Figure 8. Evolving spectrum of biomarkers and modalities

A. The ideal biomarker should be minimally-invasive, unexpansive, practical, rapid and reliable with low level of expertise required. Therefore, in the clinical-setting, biomarkers should be assessed in a multi-stage diagnostic workout carried-out along four steps (blood biomarkers, structural MRI, lumbar puncture, PET scans) according to the overall balance among the following factors: cost-effectiveness, time-effectiveness, invasiveness and accessibility. B. Biomarkers represent one strategy to tailor therapy. The idealistic markers for ND would enable their implementation in screening, diagnosis, progression of the disease, and monitoring of the response to therapy.

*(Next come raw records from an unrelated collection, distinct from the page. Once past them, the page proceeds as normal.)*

$ cat config.mk
export PLATFORM = sky130hd
export DESIGN_NAME = spi_master_ctrl
export DESIGN_NICKNAME = d
export VERILOG_FILES = /design/src/rtl/spi_pkg.sv /design/src/rtl/spi_master_shifter.sv /design/src/rtl/spi_master_ctrl.sv
export SDC_FILE = /design/constraint.sdc
export NUM_CORES = 1
export LEC_CHECK = 0
export CORE_MARGIN = 2
export CORE_UTILIZATION = 55
export CTS_CLUSTER_SIZE = 28
export DETAILED_ROUTE_END_ITERATION = 6
export HOLD_SLACK_MARGIN = 0.08
export PLACE_DENSITY = 0.86
export RECOVER_POWER = 100
export SYNTH_ARGS = -nofsm -noshare
export SYNTH_HDL_FRONTEND = slang
export SYNTH_SLANG_ARGS = --single-unit
$ cat constraint.sdc
create_clock -name clk -period 4.7 [get_ports clk]
set_input_delay 0.47 -clock clk [delete_from_list [all_inputs] [get_ports clk]]
set_output_delay 0.47 -clock clk [all_outputs]
set_load 0.02 [all_outputs]
$ cat src/rtl/spi_pkg.sv
// Shared types and widths for the SPI initiator.
//   cmd_e   : host command encoding carried in the top two frame bits
//   state_e : controller states
//   FRAME_W : serialized command frame width (2 cmd bits + 8 data bits)
//   DATA_W  : RAM byte width returned on MISO
package spi_pkg;

   localparam int FRAME_W = 10;
   localparam int DATA_W  = 8;

   typedef enum logic [1:0] {
      CMD_WR_ADDR = 2'b00,
      CMD_WR_DATA = 2'b01,
      CMD_RD_ADDR = 2'b10,
      CMD_RD_DATA = 2'b11
   } cmd_e;

   typedef enum logic [2:0] {
      IDLE  = 3'd0,
      SEL   = 3'd1,
      SHIFT = 3'd2,
      WAIT  = 3'd3,
      RECV  = 3'd4,
      END   = 3'd5
   } state_e;

endpackage

$ cat src/rtl/spi_master_shifter.sv
// Frame shift register: parallel load of the command frame, MSB-first
// serial out, serial in from MISO on every shift.
//   clk, rst : clock, async active-high reset
//   load     : capture par_in (takes priority over shift)
//   shift    : shift left by one, ser_in enters at bit 0
//   par_in   : frame to send
//   ser_in   : MISO
//   ser_out  : current MSB (drives MOSI through the controller)
//   rx_byte  : the byte the register will hold after one more shift; the
//              controller captures it on the final RECV edge
module spi_master_shifter
   import spi_pkg::*;
(
   input  logic               clk,
   input  logic               rst,
   input  logic               load,
   input  logic               shift,
   input  logic [FRAME_W-1:0] par_in,
   input  logic               ser_in,
   output logic               ser_out,
   output logic [DATA_W-1:0]  rx_byte
);

   logic [FRAME_W-1:0] sreg_q, sreg_d;

   always_comb begin
      sreg_d = sreg_q;
      if (load) begin
         sreg_d = par_in;
      end else if (shift) begin
         sreg_d = {sreg_q[FRAME_W-2:0], ser_in};
      end
   end

   always_ff @(posedge clk or posedge rst) begin
      if (rst) begin
         sreg_q <= '0;
      end else begin
         sreg_q <= sreg_d;
      end
   end

   assign ser_out = sreg_q[FRAME_W-1];
   assign rx_byte = {sreg_q[DATA_W-2:0], ser_in};

endmodule

$ cat src/rtl/spi_master_ctrl.sv
// SPI initiator: one 10-bit command frame per host request, with an 8-bit
// MISO read-back for read-data commands.
//   clk, rst             : clock, async active-high reset
//   req_valid/ready      : host request handshake (ready only in IDLE)
//   req_cmd, req_data    : command and address/data byte
//   rsp_valid, rsp_data  : read-data completion pulse and held byte
//   seq_err              : sticky command-order error
//   SS_n, MOSI, MISO     : SPI pins
//
// state | meaning
// IDLE  | SS_n high, ready for a request
// SEL   | SS_n low, MOSI shows frame[9] (slave path select)
// SHIFT | 10 cycles, frame[9..0] on MOSI
// WAIT  | TX_WAIT turnaround cycles before read-back (read-data only)
// RECV  | 8 cycles, MISO sampled MSB first
// END   | SS_n high for one cycle; read-data response presented here
module spi_master_ctrl
   import spi_pkg::*;
#(
   parameter int TX_WAIT = 2
)
(
   input  logic              clk,
   input  logic              rst,
   input  logic              req_valid,
   output logic              req_ready,
   input  logic [1:0]        req_cmd,
   input  logic [DATA_W-1:0] req_data,
   output logic              rsp_valid,
   output logic [DATA_W-1:0] rsp_data,
   output logic              seq_err,
   output logic              SS_n,
   output logic              MOSI,
   input  logic              MISO
);

   state_e            state_q, state_d;
   logic [3:0]        cnt_q, cnt_d;
   cmd_e              cmd_q, cmd_d;
   logic              wr_seen_q, wr_seen_d;
   logic              rd_seen_q, rd_seen_d;
   logic              seq_err_q, seq_err_d;
   logic              rsp_valid_q, rsp_valid_d;
   logic [DATA_W-1:0] rsp_data_q, rsp_data_d;

   logic              sh_load, sh_shift, sh_out;
   logic [DATA_W-1:0] rx_byte;

   spi_master_shifter u_shifter (
      .clk     (clk),
      .rst     (rst),
      .load    (sh_load),
      .shift   (sh_shift),
      .par_in  ({req_cmd, req_data}),
      .ser_in  (MISO),
      .ser_out (sh_out),
      .rx_byte (rx_byte)
   );

   always_comb begin
      state_d     = state_q;
      cnt_d       = cnt_q;
      cmd_d       = cmd_q;
      wr_seen_d   = wr_seen_q;
      rd_seen_d   = rd_seen_q;
      seq_err_d   = seq_err_q;
      rsp_valid_d = 1'b0;
      rsp_data_d  = rsp_data_q;
      sh_load     = 1'b0;
      sh_shift    = 1'b0;

      case (state_q)
         IDLE: begin
            if (req_valid) begin
               sh_load = 1'b1;
               cmd_d   = cmd_e'(req_cmd);
               state_d = SEL;
               case (cmd_e'(req_cmd))
                  CMD_WR_ADDR: wr_seen_d = 1'b1;
                  CMD_WR_DATA: begin
                     wr_seen_d = 1'b0;
                     if (!wr_seen_q) seq_err_d = 1'b1;
                  end
                  CMD_RD_ADDR: rd_seen_d = 1'b1;
                  default: begin
                     rd_seen_d = 1'b0;
                     if (!rd_seen_q) seq_err_d = 1'b1;
                  end
               endcase
            end
         end
         // SEL holds frame[9] without shifting, so SHIFT repeats it first.
         SEL: begin
            state_d = SHIFT;
            cnt_d   = 4'd9;
         end
         SHIFT: begin
            sh_shift = 1'b1;
            if (cnt_q == 4'd0) begin
               if (cmd_q == CMD_RD_DATA) begin
                  state_d = WAIT;
                  cnt_d   = 4'(TX_WAIT - 1);
               end else begin
                  state_d = END;
               end
            end else begin
               cnt_d = cnt_q - 4'd1;
            end
         end
         WAIT: begin
            if (cnt_q == 4'd0) begin
               state_d = RECV;
               cnt_d   = 4'd7;
            end else begin
               cnt_d = cnt_q - 4'd1;
            end
         end
         RECV: begin
            sh_shift = 1'b1;
            if (cnt_q == 4'd0) begin
               // Last bit is still on MISO; capture the completed byte now so
               // it is already valid during END.
               state_d     = END;
               rsp_valid_d = 1'b1;
               rsp_data_d  = rx_byte;
            end else begin
               cnt_d = cnt_q - 4'd1;
            end
         end
         END: begin
            state_d = IDLE;
         end
         default: begin
            state_d = IDLE;
         end
      endcase
   end

   always_ff @(posedge clk or posedge rst) begin
      if (rst) begin
         state_q     <= IDLE;
         cnt_q       <= 4'd0;
         cmd_q       <= CMD_WR_ADDR;
         wr_seen_q   <= 1'b0;
         rd_seen_q   <= 1'b0;
         seq_err_q   <= 1'b0;
         rsp_valid_q <= 1'b0;
         rsp_data_q  <= '0;
      end else begin
         state_q     <= state_d;
         cnt_q       <= cnt_d;
         cmd_q       <= cmd_d;
         wr_seen_q   <= wr_seen_d;
         rd_seen_q   <= rd_seen_d;
         seq_err_q   <= seq_err_d;
         rsp_valid_q <= rsp_valid_d;
         rsp_data_q  <= rsp_data_d;
      end
   end

   assign req_ready = (state_q == IDLE);
   assign SS_n      = !((state_q == SEL) || (state_q == SHIFT) ||
                        (state_q == WAIT) || (state_q == RECV));
   assign MOSI      = ((state_q == SEL) || (state_q == SHIFT)) ? sh_out : 1'b0;
   assign rsp_valid = rsp_valid_q;
   assign rsp_data  = rsp_data_q;
   assign seq_err   = seq_err_q;

endmodule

Therefore, in clinical trials, biomarkers can be used for several purposes: 1) to identify people eligible for the trial, i.e. those considered at high risk for ND (screening biomarkers), 2) to guide clinical diagnosis (diagnostic markers), 3) to optimize treatment decisions, providing information on the likelihood of response to a given drug (predictive biomarkers), 4) to detect and quantify the response rate to treatment (response markers). Abbreviations: MRI, magnetic resonance imaging; PET, Positron Emission Tomography; ND, neurodegenerative diseases.